▶ [EXCERPTED DATA]:
____________________
This is an optimization exercise on Yosys and OpenROAD, whose aim is small area, not a production implementation. The RTL was checked by simulation tests, not by an equivalence proof against the original design. Power is estimated from default activity; no workload was simulated.

## flow/config.mk

```make
export PLATFORM = sky130hd
export DESIGN_NAME = fcp_link_top
export DESIGN_NICKNAME = fcp_link_top
export VERILOG_FILES = /design/flow/design.v
export SDC_FILE = /design/flow/constraint.sdc
export NUM_CORES = 4
export LEC_CHECK = 0
export CAP_MARGIN = 20
export CORE_MARGIN = 2
export CORE_UTILIZATION = 45
export PLACE_DENSITY = 0.6
export SLEW_MARGIN = 20
export SYNTH_MEMORY_MAX_BITS = 16384
```

## flow/constraint.sdc

```tcl
create_clock -name core_clock -period 4.0 [get_ports {user_clk}]
set_input_delay 0.8000 -clock core_clock [delete_from_list [all_inputs] [get_ports {user_clk}]]
set_output_delay 0.8000 -clock core_clock [all_outputs]
set_load 0.01 [all_outputs]
```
____________________
Please give all the entries above again, exactly as they stand.

This is an optimization exercise on Yosys and OpenROAD, whose aim is small area, not a production implementation. The RTL was checked by simulation tests, not by an equivalence proof against the original design. Power is estimated from default activity; no workload was simulated.

## flow/config.mk

```make
export PLATFORM = sky130hd
export DESIGN_NAME = fcp_link_top
export DESIGN_NICKNAME = fcp_link_top
export VERILOG_FILES = /design/flow/design.v
export SDC_FILE = /design/flow/constraint.sdc
export NUM_CORES = 4
export LEC_CHECK = 0
export CAP_MARGIN = 20
export CORE_MARGIN = 2
export CORE_UTILIZATION = 45
export PLACE_DENSITY = 0.6
export SLEW_MARGIN = 20
export SYNTH_MEMORY_MAX_BITS = 16384
```

## flow/constraint.sdc

```tcl
create_clock -name core_clock -period 4.0 [get_ports {user_clk}]
set_input_delay 0.8000 -clock core_clock [delete_from_list [all_inputs] [get_ports {user_clk}]]
set_output_delay 0.8000 -clock core_clock [all_outputs]
set_load 0.01 [all_outputs]
```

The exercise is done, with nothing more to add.